##### Available records
`src/sv/pbts_pkg.sv`:
```
`default_nettype none
// ----------------------------------------------------------------------------
// Priority bitmap task scheduler package
// Shared types and codes for the scheduler and its checker.
// ----------------------------------------------------------------------------
package pbts_pkg;

    localparam int GROUP_SIZE = 8;

    typedef enum logic [2:0] {
        MODE_INIT     = 3'd0,
        MODE_ATTACH   = 3'd1,
        MODE_UNBLOCK  = 3'd2,
        MODE_DETACH   = 3'd3,
        MODE_SLEEP    = 3'd4,
        MODE_SCHEDULE = 3'd5,
        MODE_SPARE6   = 3'd6,
        MODE_SPARE7   = 3'd7
    } mode_t;

    typedef enum logic [1:0] {
        STAT_OK       = 2'd0,
        STAT_NO_READY = 2'd1,
        STAT_BAD_TASK = 2'd2
    } result_status_t;

    typedef enum logic [1:0] {
        TS_INACTIVE = 2'd0,
        TS_READY    = 2'd1,
        TS_SLEEP    = 2'd2
    } task_state_t;

    typedef enum logic [18:0] {
        S_IDLE    = 19'h00001,
        S_DISP    = 19'h00002,
        S_PT_RD   = 19'h00004,
        S_PT_WR   = 19'h00008,
        S_PT_LNK  = 19'h00010,
        S_PH_RD   = 19'h00020,
        S_PH_WR   = 19'h00040,
        S_PH_LNK  = 19'h00080,
        S_UL_RD   = 19'h00100,
        S_UL_LAT  = 19'h00200,
        S_UL_WR   = 19'h00400,
        S_SC_CHK  = 19'h00800,
        S_SC_RD   = 19'h01000,
        S_SC_CMP  = 19'h02000,
        S_SC_INC  = 19'h04000,
        S_LOOK    = 19'h08000,
        S_SEL_RD  = 19'h10000,
        S_SEL_CHK = 19'h20000,
        S_FIN     = 19'h40000
    } state_t;

endpackage
`default_nettype wire

```
`src/sv/pbts_ram.sv`:
```
`default_nettype none
// ----------------------------------------------------------------------------
// Generic RAM
// One write port and one read port with a registered read.
// ----------------------------------------------------------------------------
module pbts_ram #(
    parameter int WIDTH = 8,
    parameter int DEPTH = 32
) (
    input  wire logic                     clk,
    input  wire logic                     we,
    input  wire logic [$clog2(DEPTH)-1:0] waddr,
    input  wire logic [WIDTH-1:0]         wdata,
    input  wire logic [$clog2(DEPTH)-1:0] raddr,
    output logic      [WIDTH-1:0]         rdata
);

    logic [WIDTH-1:0] mem [DEPTH];

    always_ff @(posedge clk)
    begin
        if (we)
        begin
            mem[waddr] <= wdata;
        end
        rdata <= mem[raddr];
    end

endmodule
`default_nettype wire

```
`src/sv/priority_bitmap_task_scheduler.sv`:
```
`default_nettype none
// ----------------------------------------------------------------------------
// Priority bitmap task scheduler
// Ready queues per priority kept as linked lists in RAM, with a bitmap lookup.
// ----------------------------------------------------------------------------
// Init, attach, unblock and detach or sleep of a ready task update the queues; rejected events,
// the other detach and sleep cases and modes six and seven leave them as they are. Schedule
// scans every task id, wakes each sleeping task whose wake time is before now, picks the
// best queue's head, skips it if it is current, and rotates the pick to its queue's tail.
// A new transfer is taken in the cycle after the strobe; the receiver cannot stall done.
// Reset empties all queues, marks every task inactive and sets task zero current.
module priority_bitmap_task_scheduler #(
    parameter int NUM_PRIORITIES = 64,
    parameter int MAX_TASKS      = 32,
    parameter int TIME_BITS      = 48
) (
    input  wire logic                 clk,
    input  wire logic                 rst_n,
    input  wire logic                 start,
    output logic                      busy,
    input  wire logic [2:0]           mode,
    input  wire logic [4:0]           task_id,
    input  wire logic [5:0]           priority_req,
    input  wire logic [TIME_BITS-1:0] wake_time,
    input  wire logic [TIME_BITS-1:0] now,
    output logic                      done,
    output logic                      switched,
    output logic [4:0]                active_task,
    output logic [4:0]                prev_task,
    output logic [5:0]                chosen_priority,
    output logic [1:0]                status
);
    import pbts_pkg::*;

    localparam int IW   = $clog2(MAX_TASKS);
    localparam int TW   = $clog2(MAX_TASKS + 1);
    localparam int PW   = $clog2(NUM_PRIORITIES);
    localparam int ROWS = (NUM_PRIORITIES + GROUP_SIZE - 1) / GROUP_SIZE;
    localparam logic [TW-1:0] NIL = TW'(MAX_TASKS);

    state_t                state_reg, state_next;
    state_t                ret_reg, ret_next;
    logic [2:0]            mode_reg, mode_next;
    logic [4:0]            tid_reg, tid_next;
    logic [5:0]            preq_reg, preq_next;
    logic [TIME_BITS-1:0]  wake_reg, wake_next;
    logic [TIME_BITS-1:0]  now_reg, now_next;
    logic [IW-1:0]         cur_reg, cur_next;
    logic [IW-1:0]         prev_reg, prev_next;
    logic [IW-1:0]         ta_reg, ta_next;
    logic [PW-1:0]         pa_reg, pa_next;
    logic [TW-1:0]         pr_reg, pr_next;
    logic [TW-1:0]         nx_reg, nx_next;
    logic [IW-1:0]         scan_reg, scan_next;
    logic                  from_head_reg, from_head_next;
    logic                  sw_reg, sw_next;
    logic [PW-1:0]         chosen_reg, chosen_next;
    logic [1:0]            stat_reg, stat_next;
    logic [NUM_PRIORITIES-1:0] rb_reg, rb_next;
    task_state_t           st_reg [MAX_TASKS];
    task_state_t           st_next [MAX_TASKS];

    logic                  head_we, tail_we, next_we, prev_we, prio_we, wake_we;
    logic [PW-1:0]         head_wa, tail_wa;
    logic [IW-1:0]         next_wa, prev_wa, prio_wa, wake_wa;
    logic [TW-1:0]         head_wd, tail_wd, next_wd, prev_wd;
    logic [PW-1:0]         prio_wd;
    logic [TW-1:0]         head_q, tail_q, next_q, prev_q;
    logic [PW-1:0]         prio_q;
    logic [TIME_BITS-1:0]  wake_q;

    logic [ROWS*GROUP_SIZE-1:0] rb_pad;
    logic [ROWS-1:0]            group;
    logic [PW-1:0]              best_prio;

    pbts_ram #(.WIDTH(TW), .DEPTH(NUM_PRIORITIES)) u_head (
        .clk(clk), .we(head_we), .waddr(head_wa), .wdata(head_wd),
        .raddr(pa_reg), .rdata(head_q)
    );
    pbts_ram #(.WIDTH(TW), .DEPTH(NUM_PRIORITIES)) u_tail (
        .clk(clk), .we(tail_we), .waddr(tail_wa), .wdata(tail_wd),
        .raddr(pa_reg), .rdata(tail_q)
    );
    pbts_ram #(.WIDTH(TW), .DEPTH(MAX_TASKS)) u_next (
        .clk(clk), .we(next_we), .waddr(next_wa), .wdata(next_wd),
        .raddr(ta_reg), .rdata(next_q)
    );
    pbts_ram #(.WIDTH(TW), .DEPTH(MAX_TASKS)) u_prev (
        .clk(clk), .we(prev_we), .waddr(prev_wa), .wdata(prev_wd),
        .raddr(ta_reg), .rdata(prev_q)
    );
    pbts_ram #(.WIDTH(PW), .DEPTH(MAX_TASKS)) u_prio (
        .clk(clk), .we(prio_we), .waddr(prio_wa), .wdata(prio_wd),
        .raddr(ta_reg), .rdata(prio_q)
    );
    pbts_ram #(.WIDTH(TIME_BITS), .DEPTH(MAX_TASKS)) u_wake (
        .clk(clk), .we(wake_we), .waddr(wake_wa), .wdata(wake_reg),
        .raddr(ta_reg), .rdata(wake_q)
    );

    // Two-level lookup: lowest non-empty row, then lowest bit in that row.
    always_comb
    begin
        int row;
        int bitpos;
        logic [GROUP_SIZE-1:0] row_byte;
        rb_pad = (ROWS*GROUP_SIZE)'(rb_reg);
        row = 0;
        bitpos = 0;
        for (int r = 0; r < ROWS; r++)
        begin
            group[r] = |rb_pad[r*GROUP_SIZE +: GROUP_SIZE];
        end
        for (int r = ROWS - 1; r >= 0; r--)
        begin
            if (group[r])
            begin
                row = r;
            end
        end
        row_byte = rb_pad[row*GROUP_SIZE +: GROUP_SIZE];
        for (int b = GROUP_SIZE - 1; b >= 0; b--)
        begin
            if (row_byte[b])
            begin
                bitpos = b;
            end
        end
        best_prio = PW'(row * GROUP_SIZE + bitpos);
    end

    always_comb
    begin
        logic [IW-1:0] tix;
        logic          bad_tid;
        logic [PW-1:0] psat;
        logic [TW-1:0] lnk;
        logic          pr_ok;
        logic          nx_ok;
        tix     = IW'(tid_reg);
        bad_tid = 32'(tid_reg) >= MAX_TASKS;
        psat    = (32'(preq_reg) >= NUM_PRIORITIES) ? PW'(NUM_PRIORITIES - 1)
                                                    : PW'(preq_reg);
        lnk     = '0;
        pr_ok   = pr_reg < NIL;
        nx_ok   = nx_reg < NIL;

        state_next     = state_reg;
        ret_next       = ret_reg;
        mode_next      = mode_reg;
        tid_next       = tid_reg;
        preq_next      = preq_reg;
        wake_next      = wake_reg;
        now_next       = now_reg;
        cur_next       = cur_reg;
        prev_next      = prev_reg;
        ta_next        = ta_reg;
        pa_next        = pa_reg;
        pr_next        = pr_reg;
        nx_next        = nx_reg;
        scan_next      = scan_reg;
        from_head_next = from_head_reg;
        sw_next        = sw_reg;
        chosen_next    = chosen_reg;
        stat_next      = stat_reg;
        rb_next        = rb_reg;
        st_next        = st_reg;

        head_we = 1'b0; head_wa = pa_reg; head_wd = '0;
        tail_we = 1'b0; tail_wa = pa_reg; tail_wd = '0;
        next_we = 1'b0; next_wa = ta_reg; next_wd = '0;
        prev_we = 1'b0; prev_wa = ta_reg; prev_wd = '0;
        prio_we = 1'b0; prio_wa = ta_reg; prio_wd = '0;
        wake_we = 1'b0; wake_wa = ta_reg;

        case (state_reg)
            S_IDLE:
            begin
                if (start)
                begin
                    mode_next   = mode;
                    tid_next    = task_id;
                    preq_next   = priority_req;
                    wake_next   = wake_time;
                    now_next    = now;
                    prev_next   = cur_reg;
                    sw_next     = 1'b0;
                    chosen_next = '0;
                    stat_next   = STAT_OK;
                    state_next  = S_DISP;
                end
            end
            S_DISP:
            begin
                state_next = S_FIN;
                ret_next   = S_FIN;
                ta_next    = tix;
                pa_next    = psat;
                if (mode_reg <= MODE_SLEEP && bad_tid)
                begin
                    stat_next = STAT_BAD_TASK;
                end
                else
                begin
                    case (mode_reg)
                        MODE_INIT:
                        begin
                            rb_next = '0;
                            for (int i = 0; i < MAX_TASKS; i++)
                            begin
                                st_next[i] = TS_INACTIVE;
                            end
                            prio_we    = 1'b1;
                            prio_wa    = tix;
                            prio_wd    = psat;
                            cur_next   = tix;
                            state_next = S_PT_RD;
                        end
                        MODE_ATTACH, MODE_UNBLOCK:
                        begin
                            if (st_reg[tix] != TS_INACTIVE)
                            begin
                                stat_next = STAT_BAD_TASK;
                            end
                            else
                            begin
                                prio_we    = 1'b1;
                                prio_wa    = tix;
                                prio_wd    = psat;
                                state_next = (mode_reg == MODE_ATTACH) ? S_PT_RD : S_PH_RD;
                            end
                        end
                        MODE_DETACH:
                        begin
                            if (st_reg[tix] == TS_READY)
                            begin
                                st_next[tix] = TS_INACTIVE;
                                state_next   = S_UL_RD;
                            end
                            else if (st_reg[tix] == TS_SLEEP)
                            begin
                                st_next[tix] = TS_INACTIVE;
                            end
                            else
                            begin
                                stat_next = STAT_BAD_TASK;
                            end
                        end
                        MODE_SLEEP:
                        begin
                            if (st_reg[tix] == TS_READY)
                            begin
                                st_next[tix] = TS_SLEEP;
                                wake_we      = 1'b1;
                                wake_wa      = tix;
                                state_next   = S_UL_RD;
                            end
                            else if (st_reg[tix] == TS_SLEEP)
                            begin
                                wake_we = 1'b1;
                                wake_wa = tix;
                            end
                            else
                            begin
                                stat_next = STAT_BAD_TASK;
                            end
                        end
                        MODE_SCHEDULE:
                        begin
                            scan_next  = '0;
                            state_next = S_SC_CHK;
                        end
                        default:
                        begin
                            state_next = S_FIN;
                        end
                    endcase
                end
            end
            S_PT_RD:
            begin
                state_next = S_PT_WR;
            end
            S_PT_WR:
            begin
                lnk     = rb_reg[pa_reg] ? tail_q : NIL;
                prev_we = 1'b1;
                prev_wa = ta_reg;
                prev_wd = lnk;
                tail_we = 1'b1;
                tail_wd = TW'(ta_reg);
                if (lnk < NIL)
                begin
                    next_we = 1'b1;
                    next_wa = IW'(lnk);
                    next_wd = TW'(ta_reg);
                end
                else
                begin
                    head_we = 1'b1;
                    head_wd = TW'(ta_reg);
                end
                state_next = S_PT_LNK;
            end
            S_PT_LNK:
            begin
                next_we          = 1'b1;
                next_wa          = ta_reg;
                next_wd          = NIL;
                st_next[ta_reg]  = TS_READY;
                rb_next[pa_reg]  = 1'b1;
                state_next       = ret_reg;
            end
            S_PH_RD:
            begin
                state_next = S_PH_WR;
            end
            S_PH_WR:
            begin
                lnk     = rb_reg[pa_reg] ? head_q : NIL;
                next_we = 1'b1;
                next_wa = ta_reg;
                next_wd = lnk;
                head_we = 1'b1;
                head_wd = TW'(ta_reg);
                if (lnk < NIL)
                begin
                    prev_we = 1'b1;
                    prev_wa = IW'(lnk);
                    prev_wd = TW'(ta_reg);
                end
                else
                begin
                    tail_we = 1'b1;
                    tail_wd = TW'(ta_reg);
                end
                state_next = S_PH_LNK;
            end
            S_PH_LNK:
            begin
                prev_we         = 1'b1;
                prev_wa         = ta_reg;
                prev_wd         = NIL;
                st_next[ta_reg] = TS_READY;
                rb_next[pa_reg] = 1'b1;
                state_next      = ret_reg;
            end
            S_UL_RD:
            begin
                state_next = S_UL_LAT;
            end
            S_UL_LAT:
            begin
                pa_next    = prio_q;
                pr_next    = prev_q;
                nx_next    = next_q;
                state_next = S_UL_WR;
            end
            S_UL_WR:
            begin
                if (pr_ok)
                begin
                    next_we = 1'b1;
                    next_wa = IW'(pr_reg);
                    next_wd = nx_ok ? nx_reg : NIL;
                end
                else
                begin
                    head_we = 1'b1;
                    head_wd = nx_ok ? nx_reg : NIL;
                end
                if (nx_ok)
                begin
                    prev_we = 1'b1;
                    prev_wa = IW'(nx_reg);
                    prev_wd = pr_ok ? pr_reg : NIL;
                end
                else
                begin
                    tail_we = 1'b1;
                    tail_wd = pr_ok ? pr_reg : NIL;
                end
                if (!pr_ok && !nx_ok)
                begin
                    rb_next[pa_reg] = 1'b0;
                end
                if (mode_reg == MODE_SCHEDULE)
                begin
                    ret_next   = S_FIN;
                    state_next = S_PT_RD;
                end
                else
                begin
                    state_next = S_FIN;
                end
            end
            S_SC_CHK:
            begin
                if (st_reg[scan_reg] == TS_SLEEP)
                begin
                    ta_next    = scan_reg;
                    state_next = S_SC_RD;
                end
                else
                begin
                    state_next = S_SC_INC;
                end
            end
            S_SC_RD:
            begin
                state_next = S_SC_CMP;
            end
            S_SC_CMP:
            begin
                if (wake_q < now_reg)
                begin
                    pa_next    = prio_q;
                    ret_next   = S_SC_INC;
                    state_next = S_PT_RD;
                end
                else
                begin
                    state_next = S_SC_INC;
                end
            end
            S_SC_INC:
            begin
                if (scan_reg == IW'(MAX_TASKS - 1))
                begin
                    state_next = S_LOOK;
                end
                else
                begin
                    scan_next  = scan_reg + 1'b1;
                    state_next = S_SC_CHK;
                end
            end
            S_LOOK:
            begin
                if (rb_reg == '0)
                begin
                    stat_next  = STAT_NO_READY;
                    state_next = S_FIN;
                end
                else
                begin
                    pa_next        = best_prio;
                    chosen_next    = best_prio;
                    from_head_next = 1'b1;
                    state_next     = S_SEL_RD;
                end
            end
            S_SEL_RD:
            begin
                state_next = S_SEL_CHK;
            end
            S_SEL_CHK:
            begin
                lnk = from_head_reg ? head_q : next_q;
                if (lnk >= NIL)
                begin
                    stat_next  = STAT_NO_READY;
                    state_next = S_FIN;
                end
                else if (lnk == TW'(cur_reg))
                begin
                    ta_next        = IW'(lnk);
                    from_head_next = 1'b0;
                    state_next     = S_SEL_RD;
                end
                else
                begin
                    cur_next   = IW'(lnk);
                    ta_next    = IW'(lnk);
                    sw_next    = 1'b1;
                    state_next = S_UL_RD;
                end
            end
            S_FIN:
            begin
                state_next = S_IDLE;
            end
            default:
            begin
                state_next = S_IDLE;
            end
        endcase
    end

    always_ff @(posedge clk or negedge rst_n)
    begin
        if (!rst_n)
        begin
            state_reg <= S_IDLE;
            ret_reg   <= S_FIN;
            cur_reg   <= '0;
            rb_reg    <= '0;
            for (int i = 0; i < MAX_TASKS; i++)
            begin
                st_reg[i] <= TS_INACTIVE;
            end
        end
        else
        begin
            state_reg <= state_next;
            ret_reg   <= ret_next;
            cur_reg   <= cur_next;
            rb_reg    <= rb_next;
            st_reg    <= st_next;
        end
    end

    always_ff @(posedge clk)
    begin
        mode_reg      <= mode_next;
        tid_reg       <= tid_next;
        preq_reg      <= preq_next;
        wake_reg      <= wake_next;
        now_reg       <= now_next;
        prev_reg      <= prev_next;
        ta_reg        <= ta_next;
        pa_reg        <= pa_next;
        pr_reg        <= pr_next;
        nx_reg        <= nx_next;
        scan_reg      <= scan_next;
        from_head_reg <= from_head_next;
        sw_reg        <= sw_next;
        chosen_reg    <= chosen_next;
        stat_reg      <= stat_next;
    end

    assign busy            = state_reg != S_IDLE;
    assign done            = state_reg == S_FIN;
    assign switched        = sw_reg;
    assign active_task     = 5'(cur_reg);
    assign prev_task       = 5'(prev_reg);
    assign chosen_priority = 6'(chosen_reg);
    assign status          = stat_reg;

endmodule
`default_nettype wire

```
##########
Work instruction: Copy out each line of the material in which the word "every" turns up.

Answer section:
// scans every task id, wakes each sleeping task whose wake time is before now, picks the
// Reset empties all queues, marks every task inactive and sets task zero current.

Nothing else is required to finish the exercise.